• _WHAT THE EXERCISE ASKS_
In the records below, find the line that contains "Fin nets = 357 (was 358)" and the line that contains "FILL cells = 1036 (was 1022)". Set down exactly those lines and every line between them, and nothing more.

::::::

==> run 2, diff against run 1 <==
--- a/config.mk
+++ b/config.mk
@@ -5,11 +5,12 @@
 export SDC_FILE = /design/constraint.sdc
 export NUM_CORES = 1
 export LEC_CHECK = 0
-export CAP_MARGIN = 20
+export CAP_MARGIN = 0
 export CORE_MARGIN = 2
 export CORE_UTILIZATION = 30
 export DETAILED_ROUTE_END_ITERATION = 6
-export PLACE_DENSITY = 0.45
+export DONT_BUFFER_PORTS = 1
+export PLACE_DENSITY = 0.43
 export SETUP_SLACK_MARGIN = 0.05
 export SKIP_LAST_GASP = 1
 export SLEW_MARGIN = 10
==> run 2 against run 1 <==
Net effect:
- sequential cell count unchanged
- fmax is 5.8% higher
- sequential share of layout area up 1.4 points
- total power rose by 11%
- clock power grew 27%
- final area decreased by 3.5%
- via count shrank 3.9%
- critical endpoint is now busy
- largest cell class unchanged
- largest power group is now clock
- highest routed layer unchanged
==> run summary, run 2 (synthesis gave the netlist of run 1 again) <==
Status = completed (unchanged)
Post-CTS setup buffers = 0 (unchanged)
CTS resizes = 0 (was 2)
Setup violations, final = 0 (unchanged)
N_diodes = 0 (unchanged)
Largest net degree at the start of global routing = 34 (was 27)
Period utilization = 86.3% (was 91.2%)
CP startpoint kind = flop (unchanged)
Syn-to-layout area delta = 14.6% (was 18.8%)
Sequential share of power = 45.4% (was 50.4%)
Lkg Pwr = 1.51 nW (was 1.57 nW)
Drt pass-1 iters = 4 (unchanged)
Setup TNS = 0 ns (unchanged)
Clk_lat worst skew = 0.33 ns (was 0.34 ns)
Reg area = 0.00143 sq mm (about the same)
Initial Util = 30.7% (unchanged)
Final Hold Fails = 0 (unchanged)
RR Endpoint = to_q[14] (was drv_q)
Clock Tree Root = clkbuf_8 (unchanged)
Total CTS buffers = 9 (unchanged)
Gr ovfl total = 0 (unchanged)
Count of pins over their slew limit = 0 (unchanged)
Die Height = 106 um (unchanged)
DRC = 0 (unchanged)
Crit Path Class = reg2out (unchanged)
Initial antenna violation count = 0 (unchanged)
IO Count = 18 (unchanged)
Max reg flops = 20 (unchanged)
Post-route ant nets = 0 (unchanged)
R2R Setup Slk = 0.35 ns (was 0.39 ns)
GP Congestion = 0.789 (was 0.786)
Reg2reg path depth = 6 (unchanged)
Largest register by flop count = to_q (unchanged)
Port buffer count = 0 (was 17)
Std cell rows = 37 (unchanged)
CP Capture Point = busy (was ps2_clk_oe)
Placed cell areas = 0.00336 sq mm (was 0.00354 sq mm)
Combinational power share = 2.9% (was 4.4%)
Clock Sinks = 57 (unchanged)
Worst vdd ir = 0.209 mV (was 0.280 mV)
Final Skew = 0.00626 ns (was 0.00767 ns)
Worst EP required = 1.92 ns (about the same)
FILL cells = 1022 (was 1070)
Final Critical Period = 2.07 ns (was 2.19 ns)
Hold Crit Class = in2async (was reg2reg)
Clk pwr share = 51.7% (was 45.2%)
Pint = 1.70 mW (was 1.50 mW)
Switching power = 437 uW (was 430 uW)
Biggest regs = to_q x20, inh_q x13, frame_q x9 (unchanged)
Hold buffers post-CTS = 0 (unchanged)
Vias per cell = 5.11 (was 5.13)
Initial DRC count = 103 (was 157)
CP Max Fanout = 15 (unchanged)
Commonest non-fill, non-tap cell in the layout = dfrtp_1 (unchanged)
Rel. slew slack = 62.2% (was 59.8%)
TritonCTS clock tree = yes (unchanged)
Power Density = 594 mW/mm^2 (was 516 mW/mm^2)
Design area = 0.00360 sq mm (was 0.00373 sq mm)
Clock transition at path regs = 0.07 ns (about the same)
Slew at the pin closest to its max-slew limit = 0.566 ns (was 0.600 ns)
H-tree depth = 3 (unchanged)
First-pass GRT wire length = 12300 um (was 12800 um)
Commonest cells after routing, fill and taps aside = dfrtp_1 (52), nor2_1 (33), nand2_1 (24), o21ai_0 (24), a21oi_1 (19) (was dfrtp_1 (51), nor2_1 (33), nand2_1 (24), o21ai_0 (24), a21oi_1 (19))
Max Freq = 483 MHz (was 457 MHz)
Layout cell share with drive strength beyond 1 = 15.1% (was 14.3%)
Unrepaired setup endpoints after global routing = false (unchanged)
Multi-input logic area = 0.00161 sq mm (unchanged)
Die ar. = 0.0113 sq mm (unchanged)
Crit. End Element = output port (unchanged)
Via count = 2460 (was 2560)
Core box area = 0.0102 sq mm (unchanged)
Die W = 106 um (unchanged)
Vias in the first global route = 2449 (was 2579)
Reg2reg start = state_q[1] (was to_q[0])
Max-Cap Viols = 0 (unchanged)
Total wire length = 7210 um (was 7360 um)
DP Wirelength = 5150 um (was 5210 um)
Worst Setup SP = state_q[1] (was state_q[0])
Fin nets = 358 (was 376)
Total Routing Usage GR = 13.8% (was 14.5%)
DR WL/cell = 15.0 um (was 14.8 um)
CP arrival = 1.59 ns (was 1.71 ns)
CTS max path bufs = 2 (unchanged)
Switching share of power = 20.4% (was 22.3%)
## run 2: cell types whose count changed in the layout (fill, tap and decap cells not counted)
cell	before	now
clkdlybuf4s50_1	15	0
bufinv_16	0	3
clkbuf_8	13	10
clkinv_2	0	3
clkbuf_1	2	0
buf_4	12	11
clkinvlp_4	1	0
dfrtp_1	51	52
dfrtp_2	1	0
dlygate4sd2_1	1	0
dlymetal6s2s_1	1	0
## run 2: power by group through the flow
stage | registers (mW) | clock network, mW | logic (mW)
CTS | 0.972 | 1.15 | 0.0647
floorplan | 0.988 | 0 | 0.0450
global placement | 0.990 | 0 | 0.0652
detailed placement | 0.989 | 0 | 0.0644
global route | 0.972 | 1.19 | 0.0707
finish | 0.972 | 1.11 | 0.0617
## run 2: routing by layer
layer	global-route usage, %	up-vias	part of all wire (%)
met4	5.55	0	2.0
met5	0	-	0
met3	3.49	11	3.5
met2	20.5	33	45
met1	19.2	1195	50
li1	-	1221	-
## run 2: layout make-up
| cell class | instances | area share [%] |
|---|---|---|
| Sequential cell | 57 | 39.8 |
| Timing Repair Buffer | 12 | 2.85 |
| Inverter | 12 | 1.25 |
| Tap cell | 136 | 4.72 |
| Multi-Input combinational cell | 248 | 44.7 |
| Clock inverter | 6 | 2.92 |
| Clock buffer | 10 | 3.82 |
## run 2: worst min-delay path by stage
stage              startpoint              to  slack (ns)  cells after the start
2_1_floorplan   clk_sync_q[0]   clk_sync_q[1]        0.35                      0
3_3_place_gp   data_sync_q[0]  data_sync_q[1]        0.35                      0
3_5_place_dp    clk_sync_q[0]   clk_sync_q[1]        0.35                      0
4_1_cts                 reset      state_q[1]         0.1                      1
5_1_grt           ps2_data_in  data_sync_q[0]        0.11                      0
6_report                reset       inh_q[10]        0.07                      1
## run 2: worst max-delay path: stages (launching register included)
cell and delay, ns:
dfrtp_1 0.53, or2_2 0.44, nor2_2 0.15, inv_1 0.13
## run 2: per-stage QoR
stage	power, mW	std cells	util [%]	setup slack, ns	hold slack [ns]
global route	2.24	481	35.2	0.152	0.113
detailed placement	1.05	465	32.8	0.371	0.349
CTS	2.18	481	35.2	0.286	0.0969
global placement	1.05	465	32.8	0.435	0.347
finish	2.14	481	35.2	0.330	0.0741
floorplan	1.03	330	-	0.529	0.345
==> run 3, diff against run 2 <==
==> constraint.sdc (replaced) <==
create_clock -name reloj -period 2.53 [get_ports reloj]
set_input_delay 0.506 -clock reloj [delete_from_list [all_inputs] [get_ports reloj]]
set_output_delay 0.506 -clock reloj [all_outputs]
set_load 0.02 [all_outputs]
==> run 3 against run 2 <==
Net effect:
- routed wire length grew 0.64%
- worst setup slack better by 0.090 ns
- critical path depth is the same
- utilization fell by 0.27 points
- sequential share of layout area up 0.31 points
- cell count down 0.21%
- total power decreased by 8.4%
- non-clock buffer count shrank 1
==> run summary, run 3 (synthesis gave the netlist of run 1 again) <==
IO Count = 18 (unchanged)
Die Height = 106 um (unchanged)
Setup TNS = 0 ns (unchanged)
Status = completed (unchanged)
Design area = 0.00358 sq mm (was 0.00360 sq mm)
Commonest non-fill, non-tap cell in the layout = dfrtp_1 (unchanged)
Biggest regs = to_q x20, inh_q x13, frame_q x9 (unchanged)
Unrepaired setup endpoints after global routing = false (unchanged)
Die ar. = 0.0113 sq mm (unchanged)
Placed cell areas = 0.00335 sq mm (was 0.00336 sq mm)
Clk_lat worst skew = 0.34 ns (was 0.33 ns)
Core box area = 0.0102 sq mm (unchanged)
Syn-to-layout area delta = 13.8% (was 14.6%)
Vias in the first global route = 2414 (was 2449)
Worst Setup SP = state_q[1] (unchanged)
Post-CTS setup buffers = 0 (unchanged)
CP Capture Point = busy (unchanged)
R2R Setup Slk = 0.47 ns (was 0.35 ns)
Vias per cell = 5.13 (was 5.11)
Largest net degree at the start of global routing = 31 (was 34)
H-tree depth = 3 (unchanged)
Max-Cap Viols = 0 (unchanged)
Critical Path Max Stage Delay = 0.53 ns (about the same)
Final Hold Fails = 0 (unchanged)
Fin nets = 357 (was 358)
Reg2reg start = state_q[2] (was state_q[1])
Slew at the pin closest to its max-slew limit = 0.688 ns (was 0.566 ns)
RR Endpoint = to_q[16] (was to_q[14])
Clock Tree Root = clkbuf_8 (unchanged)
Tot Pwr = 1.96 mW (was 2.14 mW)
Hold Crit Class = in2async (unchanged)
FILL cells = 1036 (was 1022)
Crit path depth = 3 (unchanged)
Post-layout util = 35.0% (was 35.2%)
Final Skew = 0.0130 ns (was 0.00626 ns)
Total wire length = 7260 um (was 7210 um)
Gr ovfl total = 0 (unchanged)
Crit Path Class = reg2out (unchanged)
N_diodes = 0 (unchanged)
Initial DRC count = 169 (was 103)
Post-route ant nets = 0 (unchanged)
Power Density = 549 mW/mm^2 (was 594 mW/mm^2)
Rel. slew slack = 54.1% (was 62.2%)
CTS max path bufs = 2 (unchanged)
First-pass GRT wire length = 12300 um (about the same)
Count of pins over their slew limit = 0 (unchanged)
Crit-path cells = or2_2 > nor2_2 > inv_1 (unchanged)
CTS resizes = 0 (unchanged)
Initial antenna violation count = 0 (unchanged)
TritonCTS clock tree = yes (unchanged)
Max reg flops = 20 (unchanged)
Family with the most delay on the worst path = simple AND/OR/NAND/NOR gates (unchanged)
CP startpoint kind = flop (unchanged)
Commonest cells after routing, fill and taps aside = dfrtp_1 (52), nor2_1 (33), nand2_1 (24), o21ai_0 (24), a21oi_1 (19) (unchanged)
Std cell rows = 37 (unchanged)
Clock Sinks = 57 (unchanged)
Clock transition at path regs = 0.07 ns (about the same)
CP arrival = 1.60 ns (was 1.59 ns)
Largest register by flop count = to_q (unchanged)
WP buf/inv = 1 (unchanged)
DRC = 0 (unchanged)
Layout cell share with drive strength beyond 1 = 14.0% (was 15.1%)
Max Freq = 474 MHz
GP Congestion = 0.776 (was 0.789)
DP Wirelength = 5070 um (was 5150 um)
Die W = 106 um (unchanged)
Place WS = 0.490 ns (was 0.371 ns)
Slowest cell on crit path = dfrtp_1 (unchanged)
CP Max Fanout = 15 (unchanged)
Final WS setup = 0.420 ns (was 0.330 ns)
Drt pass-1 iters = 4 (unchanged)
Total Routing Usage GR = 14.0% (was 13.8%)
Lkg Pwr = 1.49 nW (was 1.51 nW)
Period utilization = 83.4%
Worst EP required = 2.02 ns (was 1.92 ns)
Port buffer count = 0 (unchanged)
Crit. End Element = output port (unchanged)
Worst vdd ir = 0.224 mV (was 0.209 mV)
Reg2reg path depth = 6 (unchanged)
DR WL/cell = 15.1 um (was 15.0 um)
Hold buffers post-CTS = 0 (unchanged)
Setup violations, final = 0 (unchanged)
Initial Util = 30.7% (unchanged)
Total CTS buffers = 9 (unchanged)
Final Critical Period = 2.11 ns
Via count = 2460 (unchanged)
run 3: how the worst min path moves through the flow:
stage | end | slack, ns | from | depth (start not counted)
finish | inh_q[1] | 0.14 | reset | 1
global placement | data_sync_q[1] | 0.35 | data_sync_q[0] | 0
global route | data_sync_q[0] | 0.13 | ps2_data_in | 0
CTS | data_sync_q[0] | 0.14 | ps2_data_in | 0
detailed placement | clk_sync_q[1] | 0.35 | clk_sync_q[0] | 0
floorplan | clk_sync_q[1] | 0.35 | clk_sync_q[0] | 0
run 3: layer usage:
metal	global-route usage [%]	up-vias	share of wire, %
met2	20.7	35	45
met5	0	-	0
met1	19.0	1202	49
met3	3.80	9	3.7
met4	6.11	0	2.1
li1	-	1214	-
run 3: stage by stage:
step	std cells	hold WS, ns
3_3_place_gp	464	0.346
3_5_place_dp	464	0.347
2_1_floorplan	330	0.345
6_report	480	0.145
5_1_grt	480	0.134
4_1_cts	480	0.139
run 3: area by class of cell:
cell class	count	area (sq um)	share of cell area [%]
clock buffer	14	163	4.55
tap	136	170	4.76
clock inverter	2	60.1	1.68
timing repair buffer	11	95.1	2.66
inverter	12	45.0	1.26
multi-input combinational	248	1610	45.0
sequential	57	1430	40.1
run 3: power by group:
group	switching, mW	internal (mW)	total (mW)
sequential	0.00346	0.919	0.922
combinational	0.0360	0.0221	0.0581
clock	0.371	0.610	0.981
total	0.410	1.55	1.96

::::::

• _WRITTEN SOLUTION_
Fin nets = 357 (was 358)
Reg2reg start = state_q[2] (was state_q[1])
Slew at the pin closest to its max-slew limit = 0.688 ns (was 0.566 ns)
RR Endpoint = to_q[16] (was to_q[14])
Clock Tree Root = clkbuf_8 (unchanged)
Tot Pwr = 1.96 mW (was 2.14 mW)
Hold Crit Class = in2async (unchanged)
FILL cells = 1036 (was 1022)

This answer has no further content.